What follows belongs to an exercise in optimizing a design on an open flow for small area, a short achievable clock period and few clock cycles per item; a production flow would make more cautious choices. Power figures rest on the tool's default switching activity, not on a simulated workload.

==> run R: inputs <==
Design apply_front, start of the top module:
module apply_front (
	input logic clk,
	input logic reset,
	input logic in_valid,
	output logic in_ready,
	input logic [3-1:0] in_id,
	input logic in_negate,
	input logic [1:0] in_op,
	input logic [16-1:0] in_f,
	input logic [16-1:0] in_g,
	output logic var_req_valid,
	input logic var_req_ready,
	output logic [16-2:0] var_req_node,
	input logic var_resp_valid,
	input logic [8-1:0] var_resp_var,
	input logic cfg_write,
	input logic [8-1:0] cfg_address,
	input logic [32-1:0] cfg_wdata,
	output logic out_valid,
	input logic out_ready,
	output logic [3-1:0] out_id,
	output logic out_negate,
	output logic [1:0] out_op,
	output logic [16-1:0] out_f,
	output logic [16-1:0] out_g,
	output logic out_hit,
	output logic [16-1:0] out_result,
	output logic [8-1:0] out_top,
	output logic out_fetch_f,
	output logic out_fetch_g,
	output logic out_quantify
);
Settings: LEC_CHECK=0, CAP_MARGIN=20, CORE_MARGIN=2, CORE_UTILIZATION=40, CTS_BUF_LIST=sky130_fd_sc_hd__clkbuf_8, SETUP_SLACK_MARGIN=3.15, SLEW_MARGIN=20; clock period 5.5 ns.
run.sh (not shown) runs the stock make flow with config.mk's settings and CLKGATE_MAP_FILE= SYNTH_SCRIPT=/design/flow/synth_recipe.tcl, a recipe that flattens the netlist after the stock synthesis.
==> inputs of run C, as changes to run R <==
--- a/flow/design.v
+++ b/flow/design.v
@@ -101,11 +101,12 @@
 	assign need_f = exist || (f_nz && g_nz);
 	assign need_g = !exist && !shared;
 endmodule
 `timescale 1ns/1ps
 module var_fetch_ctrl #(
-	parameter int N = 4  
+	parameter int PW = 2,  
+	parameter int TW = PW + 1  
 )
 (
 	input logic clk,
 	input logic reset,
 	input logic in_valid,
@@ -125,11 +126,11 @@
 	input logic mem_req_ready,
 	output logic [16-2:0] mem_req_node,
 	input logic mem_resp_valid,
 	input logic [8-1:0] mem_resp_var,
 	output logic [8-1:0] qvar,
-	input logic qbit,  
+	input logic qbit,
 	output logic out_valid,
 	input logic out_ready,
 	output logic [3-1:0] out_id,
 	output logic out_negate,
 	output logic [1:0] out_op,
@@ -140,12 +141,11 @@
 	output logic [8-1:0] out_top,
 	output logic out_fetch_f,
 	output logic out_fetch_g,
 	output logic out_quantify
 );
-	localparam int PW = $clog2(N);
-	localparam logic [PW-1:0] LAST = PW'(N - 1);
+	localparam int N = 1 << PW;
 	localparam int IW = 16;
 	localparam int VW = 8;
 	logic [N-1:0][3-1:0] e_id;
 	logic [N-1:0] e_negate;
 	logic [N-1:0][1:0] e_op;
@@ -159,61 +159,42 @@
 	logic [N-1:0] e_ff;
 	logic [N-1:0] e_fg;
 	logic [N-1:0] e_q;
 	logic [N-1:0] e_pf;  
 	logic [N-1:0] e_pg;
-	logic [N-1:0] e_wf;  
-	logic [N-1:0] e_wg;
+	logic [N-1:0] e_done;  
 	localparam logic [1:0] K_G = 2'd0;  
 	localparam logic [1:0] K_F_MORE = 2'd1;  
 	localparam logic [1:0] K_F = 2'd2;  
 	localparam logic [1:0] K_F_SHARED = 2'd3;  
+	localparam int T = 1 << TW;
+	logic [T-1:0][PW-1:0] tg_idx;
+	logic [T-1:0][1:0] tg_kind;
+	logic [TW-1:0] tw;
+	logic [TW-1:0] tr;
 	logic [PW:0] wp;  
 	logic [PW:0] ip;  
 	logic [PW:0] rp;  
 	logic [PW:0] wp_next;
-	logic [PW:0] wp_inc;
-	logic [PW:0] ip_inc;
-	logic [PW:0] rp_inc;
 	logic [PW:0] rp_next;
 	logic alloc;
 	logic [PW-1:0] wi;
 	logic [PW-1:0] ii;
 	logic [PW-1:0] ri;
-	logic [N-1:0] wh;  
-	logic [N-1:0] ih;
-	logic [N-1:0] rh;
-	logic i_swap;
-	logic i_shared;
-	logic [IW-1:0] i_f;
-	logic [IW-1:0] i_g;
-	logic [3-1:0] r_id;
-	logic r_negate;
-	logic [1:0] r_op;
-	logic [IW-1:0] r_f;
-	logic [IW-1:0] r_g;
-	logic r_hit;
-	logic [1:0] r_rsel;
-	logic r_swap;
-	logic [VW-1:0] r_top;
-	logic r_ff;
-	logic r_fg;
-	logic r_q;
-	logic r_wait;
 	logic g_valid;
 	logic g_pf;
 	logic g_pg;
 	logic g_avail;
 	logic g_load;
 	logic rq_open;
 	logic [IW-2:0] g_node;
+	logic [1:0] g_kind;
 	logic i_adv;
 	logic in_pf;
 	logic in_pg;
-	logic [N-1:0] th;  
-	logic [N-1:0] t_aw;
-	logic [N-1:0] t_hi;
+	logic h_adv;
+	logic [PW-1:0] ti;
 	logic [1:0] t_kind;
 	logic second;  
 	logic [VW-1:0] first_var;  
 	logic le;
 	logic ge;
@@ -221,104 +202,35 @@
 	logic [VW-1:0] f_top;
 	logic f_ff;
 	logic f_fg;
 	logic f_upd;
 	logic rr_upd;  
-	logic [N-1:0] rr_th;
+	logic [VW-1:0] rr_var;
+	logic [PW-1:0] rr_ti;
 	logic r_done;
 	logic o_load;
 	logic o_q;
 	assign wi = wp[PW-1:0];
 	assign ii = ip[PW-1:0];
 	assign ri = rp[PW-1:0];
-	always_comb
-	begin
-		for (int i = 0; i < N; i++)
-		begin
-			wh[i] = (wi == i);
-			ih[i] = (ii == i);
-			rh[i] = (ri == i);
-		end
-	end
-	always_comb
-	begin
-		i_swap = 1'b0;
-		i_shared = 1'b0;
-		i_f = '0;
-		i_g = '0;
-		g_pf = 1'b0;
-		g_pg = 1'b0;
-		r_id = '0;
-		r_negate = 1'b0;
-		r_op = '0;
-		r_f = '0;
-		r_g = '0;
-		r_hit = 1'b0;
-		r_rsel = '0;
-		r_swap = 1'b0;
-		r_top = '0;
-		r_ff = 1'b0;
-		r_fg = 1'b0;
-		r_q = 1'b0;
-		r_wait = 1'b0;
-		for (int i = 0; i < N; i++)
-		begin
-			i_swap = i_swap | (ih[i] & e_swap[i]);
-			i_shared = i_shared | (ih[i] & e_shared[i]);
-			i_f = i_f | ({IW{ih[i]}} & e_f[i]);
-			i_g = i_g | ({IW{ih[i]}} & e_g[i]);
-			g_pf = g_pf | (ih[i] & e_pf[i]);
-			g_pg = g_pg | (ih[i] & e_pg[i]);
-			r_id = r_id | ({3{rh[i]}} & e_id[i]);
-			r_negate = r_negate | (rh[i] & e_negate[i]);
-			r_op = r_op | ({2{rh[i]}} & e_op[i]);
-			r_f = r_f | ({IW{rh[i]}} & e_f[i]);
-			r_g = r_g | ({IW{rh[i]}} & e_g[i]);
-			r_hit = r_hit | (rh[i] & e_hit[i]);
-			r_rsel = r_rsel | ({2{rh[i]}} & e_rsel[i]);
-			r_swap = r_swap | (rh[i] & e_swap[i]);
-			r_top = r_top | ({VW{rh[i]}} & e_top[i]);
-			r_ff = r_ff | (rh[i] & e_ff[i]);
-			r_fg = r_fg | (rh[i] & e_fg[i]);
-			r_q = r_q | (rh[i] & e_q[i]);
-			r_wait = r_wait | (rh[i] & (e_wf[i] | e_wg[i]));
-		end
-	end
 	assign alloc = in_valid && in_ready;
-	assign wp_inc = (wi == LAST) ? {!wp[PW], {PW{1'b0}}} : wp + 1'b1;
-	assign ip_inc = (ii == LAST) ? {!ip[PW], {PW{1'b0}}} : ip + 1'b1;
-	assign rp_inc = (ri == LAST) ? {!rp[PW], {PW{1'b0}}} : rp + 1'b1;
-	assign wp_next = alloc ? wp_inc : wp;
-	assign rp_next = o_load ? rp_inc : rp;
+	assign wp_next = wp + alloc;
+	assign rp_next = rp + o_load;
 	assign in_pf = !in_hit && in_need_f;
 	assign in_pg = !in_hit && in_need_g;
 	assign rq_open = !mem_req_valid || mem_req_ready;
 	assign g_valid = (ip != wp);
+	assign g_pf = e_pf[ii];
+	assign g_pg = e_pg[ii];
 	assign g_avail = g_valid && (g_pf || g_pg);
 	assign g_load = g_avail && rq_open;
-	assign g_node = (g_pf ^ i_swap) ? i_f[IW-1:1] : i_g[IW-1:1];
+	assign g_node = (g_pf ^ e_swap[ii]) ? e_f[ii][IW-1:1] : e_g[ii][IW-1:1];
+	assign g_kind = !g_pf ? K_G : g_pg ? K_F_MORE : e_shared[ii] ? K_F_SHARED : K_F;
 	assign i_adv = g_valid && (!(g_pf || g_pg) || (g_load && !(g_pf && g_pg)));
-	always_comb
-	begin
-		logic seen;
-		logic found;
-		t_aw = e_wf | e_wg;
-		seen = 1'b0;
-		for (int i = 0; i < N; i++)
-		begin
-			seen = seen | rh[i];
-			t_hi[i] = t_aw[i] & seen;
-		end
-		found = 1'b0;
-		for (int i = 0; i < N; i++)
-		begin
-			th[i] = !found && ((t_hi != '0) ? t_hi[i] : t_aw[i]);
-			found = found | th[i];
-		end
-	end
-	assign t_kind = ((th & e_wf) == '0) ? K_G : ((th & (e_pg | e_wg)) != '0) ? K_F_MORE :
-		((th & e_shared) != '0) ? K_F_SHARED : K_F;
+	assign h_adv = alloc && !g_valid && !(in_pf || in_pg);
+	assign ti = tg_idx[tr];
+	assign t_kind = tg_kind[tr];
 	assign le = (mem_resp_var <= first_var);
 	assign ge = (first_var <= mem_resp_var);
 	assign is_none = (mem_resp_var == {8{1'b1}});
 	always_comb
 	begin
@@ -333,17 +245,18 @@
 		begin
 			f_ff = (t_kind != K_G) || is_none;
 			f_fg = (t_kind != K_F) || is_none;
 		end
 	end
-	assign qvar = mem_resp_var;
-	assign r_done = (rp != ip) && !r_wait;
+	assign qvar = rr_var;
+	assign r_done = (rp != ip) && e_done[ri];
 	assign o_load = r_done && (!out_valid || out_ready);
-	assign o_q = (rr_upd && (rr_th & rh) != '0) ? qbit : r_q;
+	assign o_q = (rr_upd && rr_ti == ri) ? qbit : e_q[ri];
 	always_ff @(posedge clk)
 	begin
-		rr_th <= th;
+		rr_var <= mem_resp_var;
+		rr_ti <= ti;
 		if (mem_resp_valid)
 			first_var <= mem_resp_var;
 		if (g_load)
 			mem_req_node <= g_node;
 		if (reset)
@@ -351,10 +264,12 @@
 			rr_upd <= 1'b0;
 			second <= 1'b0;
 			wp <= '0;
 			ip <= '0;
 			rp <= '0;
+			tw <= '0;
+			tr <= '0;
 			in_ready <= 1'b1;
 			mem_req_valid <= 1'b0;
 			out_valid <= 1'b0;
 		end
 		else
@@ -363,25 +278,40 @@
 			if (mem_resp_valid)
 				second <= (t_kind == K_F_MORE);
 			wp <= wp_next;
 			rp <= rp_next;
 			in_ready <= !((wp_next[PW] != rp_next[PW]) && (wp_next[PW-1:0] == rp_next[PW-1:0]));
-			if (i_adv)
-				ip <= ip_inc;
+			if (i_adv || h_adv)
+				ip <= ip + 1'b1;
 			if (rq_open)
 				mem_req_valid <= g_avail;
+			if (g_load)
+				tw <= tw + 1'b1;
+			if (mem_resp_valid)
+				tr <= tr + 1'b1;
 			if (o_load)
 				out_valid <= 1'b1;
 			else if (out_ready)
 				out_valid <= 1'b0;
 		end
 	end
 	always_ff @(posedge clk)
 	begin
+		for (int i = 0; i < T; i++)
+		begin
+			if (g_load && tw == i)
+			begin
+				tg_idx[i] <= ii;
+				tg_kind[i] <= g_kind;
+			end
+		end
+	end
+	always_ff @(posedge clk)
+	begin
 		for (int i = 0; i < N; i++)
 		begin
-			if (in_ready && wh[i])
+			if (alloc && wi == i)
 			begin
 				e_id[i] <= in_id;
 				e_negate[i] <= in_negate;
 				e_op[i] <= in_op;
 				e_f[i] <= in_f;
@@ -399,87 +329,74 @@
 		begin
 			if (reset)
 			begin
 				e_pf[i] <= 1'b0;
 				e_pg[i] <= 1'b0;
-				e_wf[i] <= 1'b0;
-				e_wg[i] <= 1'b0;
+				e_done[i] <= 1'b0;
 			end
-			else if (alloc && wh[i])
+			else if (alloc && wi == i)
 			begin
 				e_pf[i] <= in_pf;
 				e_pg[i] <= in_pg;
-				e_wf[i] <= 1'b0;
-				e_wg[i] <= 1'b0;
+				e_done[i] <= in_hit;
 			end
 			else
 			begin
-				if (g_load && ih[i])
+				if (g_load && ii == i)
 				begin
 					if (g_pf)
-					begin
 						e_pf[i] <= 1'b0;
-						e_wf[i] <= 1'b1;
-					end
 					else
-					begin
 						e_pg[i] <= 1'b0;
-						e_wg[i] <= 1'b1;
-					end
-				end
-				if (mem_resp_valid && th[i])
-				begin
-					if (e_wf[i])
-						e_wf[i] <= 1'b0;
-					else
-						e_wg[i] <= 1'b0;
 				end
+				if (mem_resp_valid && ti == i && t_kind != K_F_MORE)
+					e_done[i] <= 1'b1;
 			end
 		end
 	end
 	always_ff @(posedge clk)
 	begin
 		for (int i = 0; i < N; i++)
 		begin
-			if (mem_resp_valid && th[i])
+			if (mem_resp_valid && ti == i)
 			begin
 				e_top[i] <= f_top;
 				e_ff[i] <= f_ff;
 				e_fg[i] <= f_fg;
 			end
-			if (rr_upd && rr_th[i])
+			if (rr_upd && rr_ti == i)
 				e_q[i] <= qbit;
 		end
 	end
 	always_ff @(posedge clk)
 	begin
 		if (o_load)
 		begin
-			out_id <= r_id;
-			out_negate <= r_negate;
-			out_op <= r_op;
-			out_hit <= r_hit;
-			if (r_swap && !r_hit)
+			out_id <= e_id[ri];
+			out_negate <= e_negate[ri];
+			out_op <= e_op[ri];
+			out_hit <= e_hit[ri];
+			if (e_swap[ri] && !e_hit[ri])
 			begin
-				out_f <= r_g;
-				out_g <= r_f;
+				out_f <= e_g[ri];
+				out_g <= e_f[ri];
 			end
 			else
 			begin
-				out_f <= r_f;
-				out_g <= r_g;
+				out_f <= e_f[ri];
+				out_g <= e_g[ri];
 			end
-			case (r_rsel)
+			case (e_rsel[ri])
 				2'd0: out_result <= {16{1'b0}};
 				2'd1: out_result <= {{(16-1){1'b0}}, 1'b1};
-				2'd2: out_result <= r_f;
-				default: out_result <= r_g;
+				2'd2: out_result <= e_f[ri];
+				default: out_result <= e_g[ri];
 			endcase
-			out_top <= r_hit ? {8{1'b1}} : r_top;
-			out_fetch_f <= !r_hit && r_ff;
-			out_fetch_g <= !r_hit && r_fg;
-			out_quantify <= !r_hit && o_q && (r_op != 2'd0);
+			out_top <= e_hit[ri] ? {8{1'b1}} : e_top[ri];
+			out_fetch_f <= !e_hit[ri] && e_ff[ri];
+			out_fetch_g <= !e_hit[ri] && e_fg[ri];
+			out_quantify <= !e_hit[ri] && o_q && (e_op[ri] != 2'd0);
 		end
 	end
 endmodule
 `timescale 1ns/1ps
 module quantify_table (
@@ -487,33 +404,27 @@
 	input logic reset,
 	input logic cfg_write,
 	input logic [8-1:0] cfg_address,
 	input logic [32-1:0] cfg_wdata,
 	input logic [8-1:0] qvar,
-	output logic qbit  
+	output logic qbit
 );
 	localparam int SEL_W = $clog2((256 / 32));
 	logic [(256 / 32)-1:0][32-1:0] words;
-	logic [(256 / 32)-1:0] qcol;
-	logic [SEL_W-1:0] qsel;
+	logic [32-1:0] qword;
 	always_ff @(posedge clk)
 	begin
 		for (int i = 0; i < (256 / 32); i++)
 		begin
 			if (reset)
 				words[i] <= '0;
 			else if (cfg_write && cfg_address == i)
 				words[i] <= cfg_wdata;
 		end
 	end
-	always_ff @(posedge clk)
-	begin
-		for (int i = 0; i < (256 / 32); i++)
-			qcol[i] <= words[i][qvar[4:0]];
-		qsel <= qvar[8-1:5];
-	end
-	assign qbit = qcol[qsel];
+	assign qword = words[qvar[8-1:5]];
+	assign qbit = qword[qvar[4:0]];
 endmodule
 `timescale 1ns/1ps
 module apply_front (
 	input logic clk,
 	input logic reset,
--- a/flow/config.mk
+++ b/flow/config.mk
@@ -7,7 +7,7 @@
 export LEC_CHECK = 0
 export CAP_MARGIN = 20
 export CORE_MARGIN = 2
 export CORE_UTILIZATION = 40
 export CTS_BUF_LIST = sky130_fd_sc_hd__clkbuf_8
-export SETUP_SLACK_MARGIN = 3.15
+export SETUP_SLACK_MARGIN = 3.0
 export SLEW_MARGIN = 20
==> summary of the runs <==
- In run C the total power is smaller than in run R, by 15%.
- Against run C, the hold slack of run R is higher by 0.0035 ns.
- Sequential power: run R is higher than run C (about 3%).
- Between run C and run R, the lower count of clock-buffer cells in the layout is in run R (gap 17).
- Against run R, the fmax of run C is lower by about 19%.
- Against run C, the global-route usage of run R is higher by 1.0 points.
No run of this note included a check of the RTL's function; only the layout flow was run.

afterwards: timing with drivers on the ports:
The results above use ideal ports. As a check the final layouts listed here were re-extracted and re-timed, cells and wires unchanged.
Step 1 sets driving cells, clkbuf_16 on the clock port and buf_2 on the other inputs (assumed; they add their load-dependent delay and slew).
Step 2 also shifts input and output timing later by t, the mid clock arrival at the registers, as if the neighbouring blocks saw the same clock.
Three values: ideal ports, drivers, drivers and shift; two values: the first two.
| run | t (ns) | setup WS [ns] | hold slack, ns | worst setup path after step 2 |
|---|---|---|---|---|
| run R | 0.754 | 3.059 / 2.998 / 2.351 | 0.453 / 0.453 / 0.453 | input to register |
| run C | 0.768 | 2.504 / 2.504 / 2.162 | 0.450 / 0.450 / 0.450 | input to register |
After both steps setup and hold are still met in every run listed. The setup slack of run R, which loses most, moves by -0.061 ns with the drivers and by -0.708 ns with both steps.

--

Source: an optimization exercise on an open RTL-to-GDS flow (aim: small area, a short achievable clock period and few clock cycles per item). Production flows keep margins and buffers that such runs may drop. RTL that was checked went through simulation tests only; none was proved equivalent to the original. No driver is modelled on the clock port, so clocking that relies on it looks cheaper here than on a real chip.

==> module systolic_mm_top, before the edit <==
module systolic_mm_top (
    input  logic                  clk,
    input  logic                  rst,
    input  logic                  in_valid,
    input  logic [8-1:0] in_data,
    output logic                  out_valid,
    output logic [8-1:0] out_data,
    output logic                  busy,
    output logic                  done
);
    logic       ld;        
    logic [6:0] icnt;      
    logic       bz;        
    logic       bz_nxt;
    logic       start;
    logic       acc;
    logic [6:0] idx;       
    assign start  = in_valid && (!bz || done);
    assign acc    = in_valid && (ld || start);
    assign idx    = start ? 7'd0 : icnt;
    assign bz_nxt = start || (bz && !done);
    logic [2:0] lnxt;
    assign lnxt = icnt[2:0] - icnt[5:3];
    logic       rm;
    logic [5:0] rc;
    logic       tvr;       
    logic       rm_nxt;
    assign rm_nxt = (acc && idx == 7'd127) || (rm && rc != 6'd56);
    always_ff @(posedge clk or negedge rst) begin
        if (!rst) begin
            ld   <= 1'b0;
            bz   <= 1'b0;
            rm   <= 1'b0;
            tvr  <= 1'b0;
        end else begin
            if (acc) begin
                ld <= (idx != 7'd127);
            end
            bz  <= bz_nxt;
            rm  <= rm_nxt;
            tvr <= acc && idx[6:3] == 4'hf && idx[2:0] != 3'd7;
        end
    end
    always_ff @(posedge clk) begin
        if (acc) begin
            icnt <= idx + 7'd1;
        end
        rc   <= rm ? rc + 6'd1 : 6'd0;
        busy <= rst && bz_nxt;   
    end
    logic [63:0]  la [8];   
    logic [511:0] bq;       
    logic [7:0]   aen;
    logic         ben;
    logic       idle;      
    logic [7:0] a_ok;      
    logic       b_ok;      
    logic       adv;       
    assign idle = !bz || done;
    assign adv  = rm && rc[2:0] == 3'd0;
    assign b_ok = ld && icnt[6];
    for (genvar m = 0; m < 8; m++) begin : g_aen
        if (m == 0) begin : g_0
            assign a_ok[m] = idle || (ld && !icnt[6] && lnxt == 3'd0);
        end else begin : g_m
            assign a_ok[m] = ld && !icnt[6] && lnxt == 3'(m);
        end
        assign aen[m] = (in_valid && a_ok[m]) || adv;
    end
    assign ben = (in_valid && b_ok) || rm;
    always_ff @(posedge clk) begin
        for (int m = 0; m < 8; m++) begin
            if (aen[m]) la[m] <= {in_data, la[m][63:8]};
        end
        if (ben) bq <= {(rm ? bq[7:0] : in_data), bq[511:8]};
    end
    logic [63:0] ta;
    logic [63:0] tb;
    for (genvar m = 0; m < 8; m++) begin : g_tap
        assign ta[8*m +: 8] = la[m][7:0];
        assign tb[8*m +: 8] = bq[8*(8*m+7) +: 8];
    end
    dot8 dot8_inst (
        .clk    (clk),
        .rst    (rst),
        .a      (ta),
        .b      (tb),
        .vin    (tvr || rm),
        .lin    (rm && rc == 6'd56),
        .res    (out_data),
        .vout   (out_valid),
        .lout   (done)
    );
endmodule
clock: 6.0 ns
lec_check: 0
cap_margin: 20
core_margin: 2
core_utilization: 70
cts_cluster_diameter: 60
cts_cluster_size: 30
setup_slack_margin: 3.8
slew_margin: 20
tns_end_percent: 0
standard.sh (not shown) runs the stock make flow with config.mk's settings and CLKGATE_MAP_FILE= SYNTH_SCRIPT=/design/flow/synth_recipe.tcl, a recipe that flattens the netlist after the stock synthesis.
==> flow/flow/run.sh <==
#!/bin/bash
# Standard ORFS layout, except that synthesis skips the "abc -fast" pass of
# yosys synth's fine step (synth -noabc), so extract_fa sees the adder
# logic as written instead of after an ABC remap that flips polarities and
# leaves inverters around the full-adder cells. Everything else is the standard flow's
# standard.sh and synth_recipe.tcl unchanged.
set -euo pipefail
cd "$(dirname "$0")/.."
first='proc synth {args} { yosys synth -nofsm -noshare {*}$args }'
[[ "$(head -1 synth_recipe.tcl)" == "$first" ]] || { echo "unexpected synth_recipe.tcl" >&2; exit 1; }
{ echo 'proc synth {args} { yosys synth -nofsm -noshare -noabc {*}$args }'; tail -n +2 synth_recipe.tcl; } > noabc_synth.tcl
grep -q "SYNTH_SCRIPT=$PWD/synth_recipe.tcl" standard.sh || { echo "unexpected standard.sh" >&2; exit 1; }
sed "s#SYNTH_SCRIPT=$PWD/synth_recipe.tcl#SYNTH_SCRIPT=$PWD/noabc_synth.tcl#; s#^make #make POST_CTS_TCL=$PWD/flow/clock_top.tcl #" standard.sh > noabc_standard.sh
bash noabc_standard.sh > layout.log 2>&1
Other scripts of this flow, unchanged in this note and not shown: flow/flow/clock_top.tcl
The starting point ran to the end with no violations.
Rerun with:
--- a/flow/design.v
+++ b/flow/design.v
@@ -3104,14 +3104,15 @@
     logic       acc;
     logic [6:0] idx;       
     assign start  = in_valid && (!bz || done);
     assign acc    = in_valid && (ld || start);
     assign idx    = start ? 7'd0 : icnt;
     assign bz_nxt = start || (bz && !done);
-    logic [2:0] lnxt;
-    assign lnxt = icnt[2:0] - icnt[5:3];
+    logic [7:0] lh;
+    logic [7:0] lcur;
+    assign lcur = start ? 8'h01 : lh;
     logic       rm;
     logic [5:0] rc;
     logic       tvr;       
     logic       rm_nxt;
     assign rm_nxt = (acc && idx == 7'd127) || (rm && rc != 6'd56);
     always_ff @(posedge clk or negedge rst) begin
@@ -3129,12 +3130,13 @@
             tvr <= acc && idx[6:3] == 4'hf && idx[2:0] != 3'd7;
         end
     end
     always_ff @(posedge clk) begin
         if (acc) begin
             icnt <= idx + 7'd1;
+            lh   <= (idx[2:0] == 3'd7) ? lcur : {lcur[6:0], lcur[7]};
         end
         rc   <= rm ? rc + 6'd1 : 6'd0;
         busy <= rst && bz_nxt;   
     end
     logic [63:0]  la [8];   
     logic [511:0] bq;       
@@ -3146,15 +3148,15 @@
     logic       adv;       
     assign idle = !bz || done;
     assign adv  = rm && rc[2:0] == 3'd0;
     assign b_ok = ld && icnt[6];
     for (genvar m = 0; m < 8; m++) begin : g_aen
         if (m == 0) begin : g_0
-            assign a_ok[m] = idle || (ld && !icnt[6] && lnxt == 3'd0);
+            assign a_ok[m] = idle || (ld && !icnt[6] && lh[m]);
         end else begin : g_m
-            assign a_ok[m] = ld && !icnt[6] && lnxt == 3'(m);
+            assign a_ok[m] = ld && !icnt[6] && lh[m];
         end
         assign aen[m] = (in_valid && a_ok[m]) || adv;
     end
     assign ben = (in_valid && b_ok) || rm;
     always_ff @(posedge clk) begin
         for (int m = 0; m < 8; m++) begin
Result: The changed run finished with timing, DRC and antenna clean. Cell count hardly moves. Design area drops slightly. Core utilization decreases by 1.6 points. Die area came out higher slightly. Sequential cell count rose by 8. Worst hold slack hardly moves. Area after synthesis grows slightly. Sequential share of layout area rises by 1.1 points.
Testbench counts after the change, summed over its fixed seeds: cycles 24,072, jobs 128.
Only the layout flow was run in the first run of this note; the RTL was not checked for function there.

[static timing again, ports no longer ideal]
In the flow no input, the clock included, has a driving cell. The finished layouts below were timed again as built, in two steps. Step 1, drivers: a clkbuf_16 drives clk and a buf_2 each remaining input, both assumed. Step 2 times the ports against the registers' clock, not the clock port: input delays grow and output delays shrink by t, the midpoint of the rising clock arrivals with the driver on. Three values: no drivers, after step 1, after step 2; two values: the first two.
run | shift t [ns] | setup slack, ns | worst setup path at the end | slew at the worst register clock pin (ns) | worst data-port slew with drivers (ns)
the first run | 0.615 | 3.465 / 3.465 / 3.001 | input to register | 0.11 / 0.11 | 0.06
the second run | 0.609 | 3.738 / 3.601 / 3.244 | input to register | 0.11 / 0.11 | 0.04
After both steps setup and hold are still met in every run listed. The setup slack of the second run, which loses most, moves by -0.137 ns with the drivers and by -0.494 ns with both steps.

WORK ORDER: Please filter the entries above down to the lines holding "default" and copy them.

RESPONSE TO THIS EXERCISE:
What follows belongs to an exercise in optimizing a design on an open flow for small area, a short achievable clock period and few clock cycles per item; a production flow would make more cautious choices. Power figures rest on the tool's default switching activity, not on a simulated workload.
-				default: out_result <= r_g;
+				default: out_result <= e_g[ri];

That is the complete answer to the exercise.